关键词: 神经再生, 脑损伤, 盐酸戊乙奎醚, 大脑缺血再灌注损伤, 缺血性脑血管疾病, 凋亡, 兴奋性氨基酸, 氧自由基, 超氧化物岐化酶, 大脑中动脉阻塞, 糖氧剥夺, 图片文章

Abstract:

Penehyclidine hydrochloride can promote microcirculation and reduce vascular permeability. However, the role of penehyclidine hydrochloride in cerebral ischemia-reperfusion injury remains unclear. In this study, in vivo middle cerebral artery occlusion models were established in experimental rats, and penehyclidine hydrochloride pretreatment was given via intravenous injection prior to model establishment. Tetrazolium chloride, terminal deoxynucleotidyl transferase-mediated deoxyuridine triphosphate-biotin nick end labeling and immunohistochemical staining showed that, penehyclidine hydrochloride pretreatment markedly attenuated neuronal histopathological changes in the cortex, hippocampus and striatum, reduced infarction size, increased the expression level of Bcl-2, decreased the expression level of caspase-3, and inhibited neuronal apoptosis in rats with cerebral ischemia-reperfusion injury. Xanthine oxidase and thiobarbituric acid chromogenic results showed that penehyclidine hydrochloride upregulated the activity of superoxide dismutase and downregulated the concentration of malondialdehyde in the ischemic cerebral cortex and hippocampus, as well as reduced the concentration of extracellular excitatory amino acids in rats with cerebral ischemia-reperfusion injury. In addition, penehyclidine hydrochloride inhibited the expression level of the NR1 subunit in hippocampal nerve cells in vitro following oxygen-glucose deprivation, as detected by PCR. Experimental findings indicate that penehyclidine hydrochloride attenuates neuronal apoptosis and oxidative stress injury after focal cerebral ischemia-reperfusion, thus exerting a neuroprotective effect.

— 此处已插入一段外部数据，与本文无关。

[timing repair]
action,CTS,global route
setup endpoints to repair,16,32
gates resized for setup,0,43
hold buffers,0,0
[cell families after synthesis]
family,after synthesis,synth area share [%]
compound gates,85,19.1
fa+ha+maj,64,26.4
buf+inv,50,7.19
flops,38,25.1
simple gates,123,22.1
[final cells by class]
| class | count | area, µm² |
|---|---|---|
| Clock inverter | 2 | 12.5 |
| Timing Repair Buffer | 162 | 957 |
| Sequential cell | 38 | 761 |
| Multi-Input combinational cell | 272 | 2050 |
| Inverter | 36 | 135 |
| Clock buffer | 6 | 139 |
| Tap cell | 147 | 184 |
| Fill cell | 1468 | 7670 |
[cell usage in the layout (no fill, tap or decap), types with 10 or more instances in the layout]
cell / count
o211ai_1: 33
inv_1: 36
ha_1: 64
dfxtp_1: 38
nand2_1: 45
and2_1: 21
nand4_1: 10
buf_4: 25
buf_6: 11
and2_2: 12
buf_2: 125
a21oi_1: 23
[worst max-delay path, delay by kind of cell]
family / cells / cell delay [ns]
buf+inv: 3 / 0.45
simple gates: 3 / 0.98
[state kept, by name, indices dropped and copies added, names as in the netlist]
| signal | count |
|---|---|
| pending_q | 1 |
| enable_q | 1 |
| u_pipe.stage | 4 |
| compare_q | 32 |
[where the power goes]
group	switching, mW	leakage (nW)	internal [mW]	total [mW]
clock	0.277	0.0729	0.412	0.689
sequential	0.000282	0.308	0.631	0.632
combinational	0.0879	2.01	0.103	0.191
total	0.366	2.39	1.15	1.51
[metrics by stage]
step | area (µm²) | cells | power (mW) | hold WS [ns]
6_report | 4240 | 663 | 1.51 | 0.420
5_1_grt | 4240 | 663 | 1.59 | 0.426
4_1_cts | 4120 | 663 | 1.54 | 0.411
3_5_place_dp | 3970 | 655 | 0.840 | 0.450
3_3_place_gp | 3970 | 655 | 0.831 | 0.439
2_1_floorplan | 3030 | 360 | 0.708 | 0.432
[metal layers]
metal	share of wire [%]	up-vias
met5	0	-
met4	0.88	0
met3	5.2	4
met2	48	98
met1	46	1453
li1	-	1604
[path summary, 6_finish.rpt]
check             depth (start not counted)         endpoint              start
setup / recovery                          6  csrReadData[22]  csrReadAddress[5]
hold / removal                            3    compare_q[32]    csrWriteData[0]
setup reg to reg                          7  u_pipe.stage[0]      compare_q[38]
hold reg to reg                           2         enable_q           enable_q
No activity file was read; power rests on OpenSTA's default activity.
--- src/rtl/player_input_if.sv ---
// Button/command bundle between the board button pins and the player motion stage.
// stamina is present only when DEFEND_STAMINA_EN is defined.
interface player_input_if;
    logic       frame_tick;
    logic [4:0] btn_raw;     // {defend,squat,jump,left,right}
    logic       right;
    logic       left;
    logic       jump;
    logic       squat;
    logic       defend;
`ifdef DEFEND_STAMINA_EN
    logic [6:0] stamina;
`endif

    modport master (
        output frame_tick, btn_raw,
        input  right, left, jump, squat, defend
`ifdef DEFEND_STAMINA_EN
        , input stamina
`endif
    );

    modport slave (
        input  frame_tick, btn_raw,
        output right, left, jump, squat, defend
`ifdef DEFEND_STAMINA_EN
        , output stamina
`endif
    );
endinterface

--- src/rtl/player_input_ctrl.sv ---
// Sync + debounce raw buttons, resolve left/right, edge-detect jump, latch commands once per frame.
// Latency: outputs visible the cycle after frame_tick; no backpressure. Optional DEFEND_STAMINA_EN gates defend.
module player_input_ctrl #(
    parameter int DEB_CYC     = 500_000,
    parameter int DEB_W       = 20
`ifdef DEFEND_STAMINA_EN
    , parameter int MAX_STAMINA = 60
    , parameter int RECOVER_TH  = 30
`endif
) (
    input  logic           clk,
    input  logic           rst_n,
    player_input_if.slave  pif
);
    localparam logic [DEB_W-1:0] DEB_LAST = DEB_W'(DEB_CYC - 1);
    localparam int B_R = 0, B_L = 1, B_J = 2, B_Q = 3, B_D = 4;

    logic [4:0]       sync1_q, sync2_q, stable_q;
    logic [DEB_W-1:0] cnt_q [5];
    logic             jump_prev_q, pending_q;
    logic             right_q, left_q, jump_q, squat_q, defend_q;
    logic             rise;
    logic             defend_nxt;

    assign rise = stable_q[B_J] & ~jump_prev_q;

`ifdef DEFEND_STAMINA_EN
    localparam logic [6:0] ST_MAX   = 7'(MAX_STAMINA);
    localparam logic [6:0] ST_RECOV = 7'(RECOVER_TH);

    logic [6:0] stamina_q, stamina_nxt;
    logic       lock_q;

    always_comb begin
        defend_nxt  = stable_q[B_D] & ~lock_q & (stamina_q != 7'd0);
        stamina_nxt = stamina_q;
        if (defend_nxt)
            stamina_nxt = stamina_q - 7'd1;
        else if (stamina_q < ST_MAX)
            stamina_nxt = stamina_q + 7'd1;
    end

    // Lock decision uses the post-update stamina so defend unlocks on the tick after recovery.
    always_ff @(posedge clk or negedge rst_n) begin
        if (!rst_n) begin
            stamina_q <= ST_MAX;
            lock_q    <= 1'b0;
        end else if (pif.frame_tick) begin
            stamina_q <= stamina_nxt;
            lock_q    <= (stamina_nxt == 7'd0) | (lock_q & (stamina_nxt < ST_RECOV));
        end
    end

    assign pif.stamina = stamina_q;
`else
    assign defend_nxt = stable_q[B_D];
`endif

    always_ff @(posedge clk or negedge rst_n) begin
        if (!rst_n) begin
            sync1_q     <= '0;
            sync2_q     <= '0;
            stable_q    <= '0;
            for (int i = 0; i < 5; i++) cnt_q[i] <= '0;
            jump_prev_q <= 1'b0;
            pending_q   <= 1'b0;
            right_q     <= 1'b0;
            left_q      <= 1'b0;
            jump_q      <= 1'b0;
            squat_q     <= 1'b0;
            defend_q    <= 1'b0;
        end else begin
            sync1_q <= pif.btn_raw;
            sync2_q <= sync1_q;
            for (int i = 0; i < 5; i++) begin
                if (sync2_q[i] == stable_q[i]) begin
                    cnt_q[i] <= '0;
                end else if (cnt_q[i] == DEB_LAST) begin
                    stable_q[i] <= sync2_q[i];
                    cnt_q[i]    <= '0;
                end else begin
                    cnt_q[i] <= cnt_q[i] + DEB_W'(1);
                end
            end
            jump_prev_q <= stable_q[B_J];

            // A rise coinciding with the tick is consumed by this frame, not carried over.
            if (pif.frame_tick) begin
                pending_q <= 1'b0;
                right_q   <= stable_q[B_R] & ~stable_q[B_L];
                left_q    <= stable_q[B_L] & ~stable_q[B_R];
                jump_q    <= pending_q | rise;
                squat_q   <= stable_q[B_Q];
                defend_q  <= defend_nxt;
            end else if (rise) begin
                pending_q <= 1'b1;
            end
        end
    end

    assign pif.right  = right_q;
    assign pif.left   = left_q;
    assign pif.jump   = jump_q;
    assign pif.squat  = squat_q;
    assign pif.defend = defend_q;
endmodule
**src/rtl/risc16_pkg.sv**
```systemverilog
// Shared RiSC-16 types and constants used by the fetch and decode stages.
package risc16_pkg;

    typedef logic [15:0] word_t;

    localparam word_t NOP_INSTR = 16'h0000;

    typedef enum logic {
        RUN    = 1'b0,
        HALTED = 1'b1
    } fetch_state_t;

    // Opcode field (instr[15:13]) values, shared with decode.
    localparam logic [2:0] OP_ADD  = 3'b000;
    localparam logic [2:0] OP_ADDI = 3'b001;
    localparam logic [2:0] OP_NAND = 3'b010;
    localparam logic [2:0] OP_LUI  = 3'b011;
    localparam logic [2:0] OP_SW   = 3'b100;
    localparam logic [2:0] OP_LW   = 3'b101;
    localparam logic [2:0] OP_BEQ  = 3'b110;
    localparam logic [2:0] OP_JALR = 3'b111;

    function automatic logic [2:0] opcode_of(input word_t instr);
        return instr[15:13];
    endfunction

endpackage

```
**src/rtl/risc16_fetch_stage.sv**
```systemverilog
// RiSC-16 instruction fetch: PC register, IF/ID pipeline register and
// accepted-instruction counter, with redirect/halt/stall control.
//
// Control semantics (sampled on each rising clk edge while in RUN):
//   redirect_valid  - squashes the IF/ID slot and loads redirect_pc; wins
//                     over halt and stall because anything younger is dead.
//   halt            - squashes the IF/ID slot, freezes PC, enters HALTED.
//   stall           - PC, IF/ID and fetch_count hold.
//   none of them    - the word at imem_pc is accepted into IF/ID and the
//                     PC advances by one.
// HALTED ignores every input; only rst_n leaves it.
module risc16_fetch_stage
    import risc16_pkg::*;
#(
    parameter word_t RESET_PC = 16'h0000
) (
    input  logic        clk,
    input  logic        rst_n,
    output logic [15:0] imem_pc,
    input  logic [15:0] imem_instr,
    input  logic        stall,
    input  logic        redirect_valid,
    input  logic [15:0] redirect_pc,
    input  logic        halt,
    output logic        id_valid,
    output logic [15:0] id_instr,
    output logic [15:0] id_pc,
    output logic [15:0] id_pc_plus1,
    output logic        halted,
    output logic [31:0] fetch_count
);

    fetch_state_t state, state_nxt;
    word_t        pc, pc_nxt;
    logic         valid_nxt;
    word_t        instr_nxt, id_pc_nxt, id_pc_plus1_nxt;
    logic [31:0]  count_nxt;

    // State and datapath registers; reset clears everything immediately.
    always_ff @(posedge clk or negedge rst_n) begin
        if (!rst_n) begin
            state       <= RUN;
            pc          <= RESET_PC;
            id_valid    <= 1'b0;
            id_instr    <= NOP_INSTR;
            id_pc       <= 16'h0000;
            id_pc_plus1 <= 16'h0000;
            fetch_count <= 32'd0;
        end else begin
            state       <= state_nxt;
            pc          <= pc_nxt;
            id_valid    <= valid_nxt;
            id_instr    <= instr_nxt;
            id_pc       <= id_pc_nxt;
            id_pc_plus1 <= id_pc_plus1_nxt;
            fetch_count <= count_nxt;
        end
    end

    // Next-state and next-register selection, priority redirect > halt > stall.
    always_comb begin
        state_nxt       = state;
        pc_nxt          = pc;
        valid_nxt       = id_valid;
        instr_nxt       = id_instr;
        id_pc_nxt       = id_pc;
        id_pc_plus1_nxt = id_pc_plus1;
        count_nxt       = fetch_count;
        case (state)
            RUN: begin
                if (redirect_valid) begin
                    pc_nxt    = redirect_pc;
                    valid_nxt = 1'b0;
                    instr_nxt = NOP_INSTR;
                end else if (halt) begin
                    valid_nxt = 1'b0;
                    instr_nxt = NOP_INSTR;
                    state_nxt = HALTED;
                end else if (!stall) begin
                    instr_nxt       = imem_instr;
                    id_pc_nxt       = pc;
                    id_pc_plus1_nxt = pc + 16'd1;
                    valid_nxt       = 1'b1;
                    pc_nxt          = pc + 16'd1;
                    count_nxt       = fetch_count + 32'd1;
                end
            end
            HALTED: begin
                // Frozen until reset.
            end
            default: state_nxt = RUN;
        endcase
    end

    assign imem_pc = pc;
    assign halted  = (state == HALTED);

endmodule

```
**config.mk**
```make
export PLATFORM = sky130hd
export DESIGN_NAME = risc16_fetch_stage
export DESIGN_NICKNAME = d
export VERILOG_FILES = /design/src/rtl/risc16_pkg.sv /design/src/rtl/risc16_fetch_stage.sv
export SDC_FILE = /design/constraint.sdc
export NUM_CORES = 1
export LEC_CHECK = 0
export BUFFER_PORTS_ARGS = -buffer_cell sky130_fd_sc_hd__clkbuf_2
export CAP_MARGIN = 40
export CORE_AREA = 2 2 100 102
export CTS_BUF_LIST = sky130_fd_sc_hd__clkbuf_4
export DETAILED_ROUTE_END_ITERATION = 10
export DIE_AREA = 0 0 102 104
export PLACE_DENSITY = 0.75
export SLEW_MARGIN = 15
export SYNTH_ARGS = -nofsm -noshare
export SYNTH_HDL_FRONTEND = slang
export SYNTH_SLANG_ARGS = --single-unit
```
**constraint.sdc**
```tcl
create_clock -name clk -period 1.45 [get_ports clk]
set_input_delay 0.2175 -clock clk [delete_from_list [all_inputs] [get_ports clk]]
set_output_delay 0.2175 -clock clk [all_outputs]
set_load 0.05 [all_outputs]
```
Yosys cells after proc, flatten, opt, wreduce, memory -nomap -nowiden --
Index checks and enable logic that the tools add are counted.
Word-level totals: output and inout port bits 98, logic and storage cells 31, register bits after elaboration 98
Cells by class: $add $sub $neg 2, bitwise operators 4, reductions and logical operators 3, equality and inequality tests 3, mux-type cells 12
Operator list (count):
- 16-bit 2-to-1 mux | 6
- 32-bit by 1-bit adder with 32-bit output (second input constant) | 1
- 16-bit by 1-bit adder with 16-bit output (second input constant) | 1
- 1-bit 2-to-1 mux | 6
- 1-bit inverter | 4
- 4-bit AND reduction | 1
- 3-bit by 1-bit != test with 1-bit output (second input constant) | 1
- 3-bit AND reduction | 1
- 2-bit by 1-bit != test with 1-bit output (second input constant) | 1
- 2-bit != test (second input constant) | 1
- 2-bit AND reduction | 1

Depth between registers and ports, before layout --
Gate-level depths: netlist of run 1.
word-level depth 4, depth in mapped cells 7, gate-level depth less buffers 5

Worst setup path after synthesis of run 1 --
OpenSTA, ideal clock, no wires.
path kind reg-to-reg, start point register pc[0], in the netlist imem_pc[0], end point register pc[14], in the netlist imem_pc[14], stages on the path, launching flop included 6, slack -0.560 ns, period minus slack after synthesis 2.010 ns, arrival time 1.889 ns, setup time 0.121 ns, cell sequence dfrtp_1 > ha_1 > nand3_1 > nor4_2 > a31oi_1 > o22a_1
On the way: cells in the longest elaborated chain, start to end 4
Ends and longest elaborated chain:
- from (decl) | RTL line risc16_fetch_stage.sv:34 | word_t pc, pc_nxt;
- from (signal assigned) | RTL line risc16_fetch_stage.sv:51 | pc <= pc_nxt;
- 16-bit by 1-bit adder with 16-bit output | RTL line risc16_fetch_stage.sv:84 | pc_nxt = pc + 16'd1;
- 16-bit 2-to-1 mux | RTL line risc16_fetch_stage.sv:79 | end else if (!stall) begin
- 16-bit 2-to-1 mux | RTL line risc16_fetch_stage.sv:75 | end else if (halt) begin
- 16-bit 2-to-1 mux | RTL line risc16_fetch_stage.sv:71 | if (redirect_valid) begin
Every way passes these cells. The select of a mux whose other input is x is not followed. A chain may end at the register's enable or synchronous reset.

Final worst setup path of run 1 --
start point register state, in the netlist halted, end point register fetch_count[16]
On the way: cells in the longest elaborated chain, start to end 2
Ends and longest elaborated chain:
- from (decl) | RTL line risc16_fetch_stage.sv:33 | fetch_state_t state, state_nxt;
- from (signal assigned) | RTL line risc16_fetch_stage.sv:50 | state <= state_nxt;
- 1-bit inverter (no source line)
- 4-bit AND reduction (no source line)
- to (signal assigned) | RTL line risc16_fetch_stage.sv:56 | fetch_count <= count_nxt;
- to (decl) | RTL line risc16_fetch_stage.sv:30 | output logic [31:0] fetch_count
Every way passes these cells.

==> results by stage, run 1 <==
Status:
- The run finished, with violations left.
- The final reports fail on setup timing.

Synth:
- Of the total synthesized cell area, the portion taken by AND, OR, NAND and NOR gates is 21.4%.
- The dominant combinational cell family by area after synthesis is simple AND/OR/NAND/NOR gates.
- Summed over all instances, the cell type with the most area after synthesis is dfrtp_1.
- In this run the biggest area consumer among cell types represents 54.4% of the synthesized area.
- The register area share after synthesis is 54.4%.
- In this run, synthesis inferred 0 flip-flops with an integrated enable.
- The prevailing post-synth register cell is dfrtp_1.
- The register bit total from synthesis is 98.
- Of all flip-flops after synthesis, the portion carrying an async set or reset was 100%.
- The area share of xor/xnor cells in the synthesized design is 8.74%.
- The gate count after technology mapping is 445.
- Dividing the synthesized area by the synthesized cell count gives 10.1 um^2.
- The count of distinct cell types in the synthesized netlist is 44.
- The post-synthesis share of cell area spent on full adders, half adders and majority gates is 0.555%.
- The total of warnings raised by yosys is 0.
- After synthesis, the cell types taking the most area are dfrtp_1, nand2_1, xor2_1.
- The post-synth net total is 484.
- The area of the mapped netlist is 4510 um^2.
- The synthesized netlist devotes 11.3% of its cell area to compound gates.
- The portion of synthesized area spent on multiplexers is 0.222%.

Global route:
- The number of antenna violations at the first check in global routing is 0.
- The number of global-route vias before repair is 4376.
- The total global-route track usage is 26.5%.
- The residual overflow from global routing is 0.
- The global-route wire length before repair is 22.1 mm.
- Entering global routing, the biggest net connects 41 pins.

STA:
- In this run the tightest slew margin relative to its limit is 72.4%.
- The final hold violation count is 0.
- Based on the critical path, the design can be clocked at up to 607 MHz.
- The max-slew violation count came to 0.
- At the pin with the least slew margin, the transition time is 0.412 ns.
- Setup violations remaining at the end of the flow were counted as 70.
- Setup repair after global routing could not meet its margin everywhere.
- Across all setup checks in the final design, the least slack found is -0.198 ns.
- The clock period minus worst slack is 1.65 ns.
- The setup skew after layout is 0.0239 ns.
- The worst path uses 114% of the clock period.

Route:
- The detailed-route vias per instance is 5.55.
- Wires add up to 15.5 mm.
- The routed length per instance is 19.0 um.
- After the first detailed-routing iteration, the DRC count stood at 275.
- The total number of vias is 4513.
- The DRC violation count after routing is 0.
- The detail route stage leaves a number of antenna-violating nets equal to 0.
- The first-pass iteration count of the detailed router is 5.

Clock network:
- The clock passes through at most 2 buffers.
- TritonCTS built the clock tree.
- The clock tree synthesis step divided the H-tree into 3 levels.
- The number of clock sinks is 98.
- TritonCTS created 9 clock buffers.
- The later pin in the worst-skew pair is clocked with a latency of 0.47 ns.
- Clock-pin slew was measured on the worst setup and hold paths at 0.16 ns.
- The tree is rooted in a clkbuf_4.

Hold path:
- The worst hold path startpoint is redirect_pc[13].
- The hold path depth is 3.
- The path class of the lowest-slack min-delay path is in -> reg.
- The terminating pin of the worst hold path is imem_pc[13].

Power and ir drop:
- In this run the power density over the cells is 1050 nW/um^2.
- The total design power is 7.63 mW.
- The peak ir drop on the vdd network is 0.980 mV.
- The total leakage power is 3.62 nW.

Setup path:
- For this design, the slowest cell found on the critical path is dfrtp_2.
- The number of buffers and inverters on the critical path is 2.
- The startpoint of the worst-slack reg-to-reg timing path is halted.
- The worst reg2reg path endpoint is fetch_count[16].
- Grouping stages by cell kind, the critical path spends the most delay in simple AND/OR/NAND/NOR gates.
- Walking the worst path, the cells encountered are nor4_4 -> buf_4 -> nand4_4 -> buf_12 -> nor3_2 -> xor2_1.
- In this run the worst path has a maximum fanout of 16.
- The capturing element type of the critical path is a flop.
- The critical path is of the reg -> reg type.
- The worst register-to-register path has a depth of 6.
- STA puts the critical path data required time at 1.84 ns.
- The largest single stage delay on the critical path is 0.45 ns.
- The cell count along the critical path is 6.
- The kind of start point of the critical path is a flop.
- The worst register-to-register path has a setup slack of -0.20 ns.
- The signal arrival time at the worst endpoint is 2.04 ns.

Place:
- The wire-length estimate of the detail-placed layout is 8.81 mm.
- At the end of routability-driven placement, the weighted congestion stood at 0.889.
- Input and output buffers added on the ports amount to 134.

Floorplan:
- The initial core utilization is 47.2%.
- 135 I/O pins were placed.
- The die extent in y is 104 um.
- The placeable core region is 9550 um^2.
- The width of the die is 102 um.
- The initialized floorplan defines 36 standard-cell rows.
- The die covers 10600 um^2.

Layout:
- In the final layout, the share of cells above drive strength 1 is 49.9%.
- For this run, the post-layout net count is 714.
- The area added between synthesis and finish is 61.5%.
- Once layout is complete, the utilization of the core stands at 76.3%.
- The count of antenna diodes in the layout is 0.
- The fill cell total of the finished layout is 588.

Run:
- The max-cap violation count is 0.
==> flip-flops by register name, summed over array words and instances, names as in the netlist <==
| register | count |
|---|---|
| id_instr | 16 |
| halted | 1 |
| id_valid | 1 |
| id_pc | 16 |
| fetch_count | 32 |
| imem_pc | 16 |
| id_pc_plus1 | 16 |
==> synth_stat cells (all sizes together), types with 2 or more instances <==
cell type and count:
a21o 2, a21oi 8, a22o 16, a22oi 2
a2bb2oi 2, a31oi 3, and2 4, and3 5
and4 5, buf 5, clkbuf 22, dfrtp 98
ha 2, inv 7, nand2 83, nand3 17
nand3b 2, nand4 15, nor2 20, nor3 16
nor3b 3, nor4 14, o21a 2, o21ai 31
o22a 2, o2bb2ai 4, or3 2, xnor2 22
xor2 23
==> worst max path at each step <==
stage / from / endpoint / slack (ns)
final: halted / fetch_count[16] / -0.20
after global routing: halted / fetch_count[25] / -0.26
after CTS: halted / fetch_count[19] / -0.14
after detailed placement: redirect_valid / fetch_count[29] / -0.23
after global placement: redirect_valid / fetch_count[31] / -0.16
after floorplan: imem_pc[4] / id_pc_plus1[15] / -0.24
==> tightest hold or removal path, stage by stage <==
cell      delay, ns
clkbuf_2       0.08
nand3_1        0.07
nand4_1        0.09
==> report_power, final <==
part,total [mW],internal (mW),switching (mW)
sequential,3.24,3.02,0.226
clock,1.48,0.576,0.907
combinational,2.91,1.14,1.77
==> routing by layer <==
layer | vias to the layer above | wire, um | global-route usage, % | part of all wire [%]
li1 | 2008 | - | - | -
met4 | 0 | 423 | 8.38 | 2.7
met1 | 2235 | 6010 | 34.4 | 39
met5 | - | 0 | 0 | 0
met2 | 227 | 7930 | 43.6 | 51
met3 | 43 | 1120 | 6.52 | 7.3
==> through the flow <==
step	instances	hold WS, ns	setup WS (ns)	TNS (ns)	instance area, um^2
floorplan	445	-0.0781	-0.240	-12.69	4750
finish	813	0.0329	-0.198	-6.76	7280
detailed placement	749	0.173	-0.228	-7.93	5950
global route	813	0.0103	-0.255	-10.79	7280
CTS	792	0.0344	-0.138	-2.93	6850
global placement	749	0.165	-0.163	-6.17	5950
==> kinds of logic (layout without fill, tap and decap cells) <==
kind of cell / after synthesis / count (layout)
and+or+nand+nor: 187 / 187
DFF: 98 / 98
AOI/OAI and AO/OA: 77 / 77
xor gates and xnor gates: 45 / 45
buffers and inverters: 35 / 270
adders and majority gates: 2 / 2
muxes: 1 / 1
==> layout make-up <==
type / instances / area, um^2 / share of cell area (%)
Sequential cell: 98 / 2510 / 34.4
Multi-Input combinational cell: 312 / 2240 / 30.8
Clock inverter: 4 / 43.8 / 0.601
Tap cell: 133 / 166 / 2.28
Inverter: 8 / 30.0 / 0.412
Clock buffer: 12 / 90.1 / 1.24
Timing Repair Buffer: 246 / 2210 / 30.3
==> timing repair <==
item / CTS / global route
gates resized for setup: 108 / 89
setup endpoints to repair: 122 / 120
gates cloned: 0 / 2
buffers inserted: 11 / 19
hold endpoints to repair: 57 / 0
pin swaps: 11 / 16
hold buffers: 17 / 0
==> cells in the final DEF, fill, tap and decap left out, drive strengths merged, types with 2 or more instances in the layout <==
master,instances
dlygate4sd3,17
xnor2,22
o21a,2
nor4,14
xor2,23
and2,4
dfrtp,98
a31oi,3
a21o,2
nor3,16
a22o,16
nand2,83
a2bb2oi,2
nor3b,3
clkbuf,121
inv,7
clkinv,4
o2bb2ai,4
a21oi,8
or3,2
nand4,15
nor2,20
and4,5
buf,120
and3,5
o21ai,31
nand3b,2
a22oi,2
ha,2
o22a,2
nand3,17
Note: power is estimated with default switching activity, not from simulation.
==> inputs of run 2 (changes only) <==
--- a/config.mk
+++ b/config.mk
@@ -12,6 +12,7 @@
 export DETAILED_ROUTE_END_ITERATION = 10
 export DIE_AREA = 0 0 102 104
 export PLACE_DENSITY = 0.75
+export SKIP_LAST_GASP = 1
 export SLEW_MARGIN = 15
 export SYNTH_ARGS = -nofsm -noshare
 export SYNTH_HDL_FRONTEND = slang
==> results by stage, run 2 (synthesized netlist as in run 1, its figures left out) <==
Clock network:
- The clock slew at the register clock pins of the worst setup and hold paths is 0.15 ns.
- The insertion delay to the later sink of the worst-skew pair is 0.48 ns.
- The number of clock buffers added by TritonCTS is 9.
- TritonCTS built the clock tree.
- The clock drives 98 sinks.
- The H-tree was split into 3 levels.
- The clock root buffer is clkbuf_4.
- No sink is reached through more buffers than the 2 on the longest clock path.

Floorplan:
- The die extent in y is 104 um.
- The region available for standard cell placement spans 9550 um^2.
- The overall die area is 10600 um^2.
- 135 I/O pins were placed.
- The initialized floorplan defines 36 standard-cell rows.
- The floorplan step set the die width to 102 um.
- Once the floorplan was initialized, standard cells occupied 47.2% of the core.

Layout:
- The top cell types in the final layout, fill and taps aside, are clkbuf_2, nand2_1, buf_4.
- After the flow finishes, the layout carries non-filler instances totaling 828.
- In the final layout, the share of cells above drive strength 1 is 53.2%.
- The flip-flop count of the largest register after layout is 32.
- The most common cell after layout, fill and taps aside is clkbuf_2.
- The area added between synthesis and finish is 67.3%.
- The final design instance area without fill is 7550 um^2.
- 0 antenna diodes ended up in the layout.
- More flip-flops sit in one register than any other, and that register is fetch_count.
- The net total in the final layout is 729.
- The fill cell total of the finished layout is 528.
- The fraction of the core area covered by cells at the end of the flow is 79.0%.

Setup path:
- The kind of start point of the critical path is a flop.
- The capturing element type of the critical path is a flop.
- The largest fanout on the critical path is 16.
- At the worst endpoint, the arrival time is 2.13 ns.
- The critical setup path kind is reg -> reg.
- At the worst endpoint, the required time is 1.84 ns.

Place:
- The last weighted congestion value of the routability-driven placer is 0.889.
- The HPWL reported at the end of detailed placement is 8.81 mm.
- The worst setup slack before clock tree synthesis is -0.228 ns.
- The cell total after placement is 749.
- The count of input and output buffers is 134.
- The instance area at placement is 5950 um^2.

Route:
- The detail route stage leaves a number of antenna-violating nets equal to 0.
- After detailed routing, the number of remaining DRC violations is 0.
- For this block, the initial DRC count from the detailed router was 285.
- The routed design has 17.3 mm of wire.
- The first-pass iteration count of the detailed router is 5.
- After detailed routing, the number of vias per cell comes to 5.82.
- The total number of vias is 4819.
- The routed length per instance is 20.9 um.

STA:
- Between clock sinks in the finished design, the worst skew comes to 0.0339 ns.
- The worst-case setup margin in the final layout is -0.296 ns.
- For the pin with the worst max-slew slack, the measured transition is 0.476 ns.
- The final hold violation count is 0.
- The highest achievable clock rate is 573 MHz.
- Dividing the final minimum period by the clock period gives 120%.
- Setup repair after global routing could not meet its margin everywhere.
- Measured against its own limit, the worst slew margin works out to 68.2%.
- The clock period minus worst slack is 1.75 ns.
- The number of setup violations in the final report is 89.
- The max-slew violation count was 0.

Power and ir drop:
- Dividing total power by cell area gives a power density of 1030 nW/um^2.
- The total leakage power is 3.77 nW.
- The peak ir drop on the vdd network is 0.953 mV.
- The total design power is 7.74 mW.

Status:
- The final reports fail on setup timing.
- The run finished, with violations left.

Global route:
- The global-route wire length before repair is 22.0 mm.
- Entering global routing, the biggest net connects 41 pins.
- The number of global-route vias before repair is 4367.
- The residual overflow from global routing is 0.
- Global routing used 26.4% of the available tracks across all layers.
- The number of antenna violations at the first check in global routing is 0.

Run:
- The max-cap violation count is 0.

Hold path:
- The path class of the lowest-slack min-delay path is in -> reg.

Key words: neural regeneration, brain injury, penehyclidine hydrochloride, cerebral ischemia-reperfusion injury, ischemic cerebrovascular disease, apoptosis, excitatory amino acid, oxygen free radicals, superoxide dismutase, N-methyl-D-aspartate receptor, middle cerebral artery occlusion, oxygen-glucose deprivation, photographs-containing paper, neuroregeneration

. 盐酸戊乙奎醚对脑缺血再灌注损伤的神经保护[J]. 中国神经再生研究(英文版), 2013, 8(7): 622-632.

Cuicui Yu1, Junke Wang. Neuroprotective effect of penehyclidine hydrochloride on focal cerebral ischemia- reperfusion injury[J]. Neural Regeneration Research, 2013, 8(7): 622-632.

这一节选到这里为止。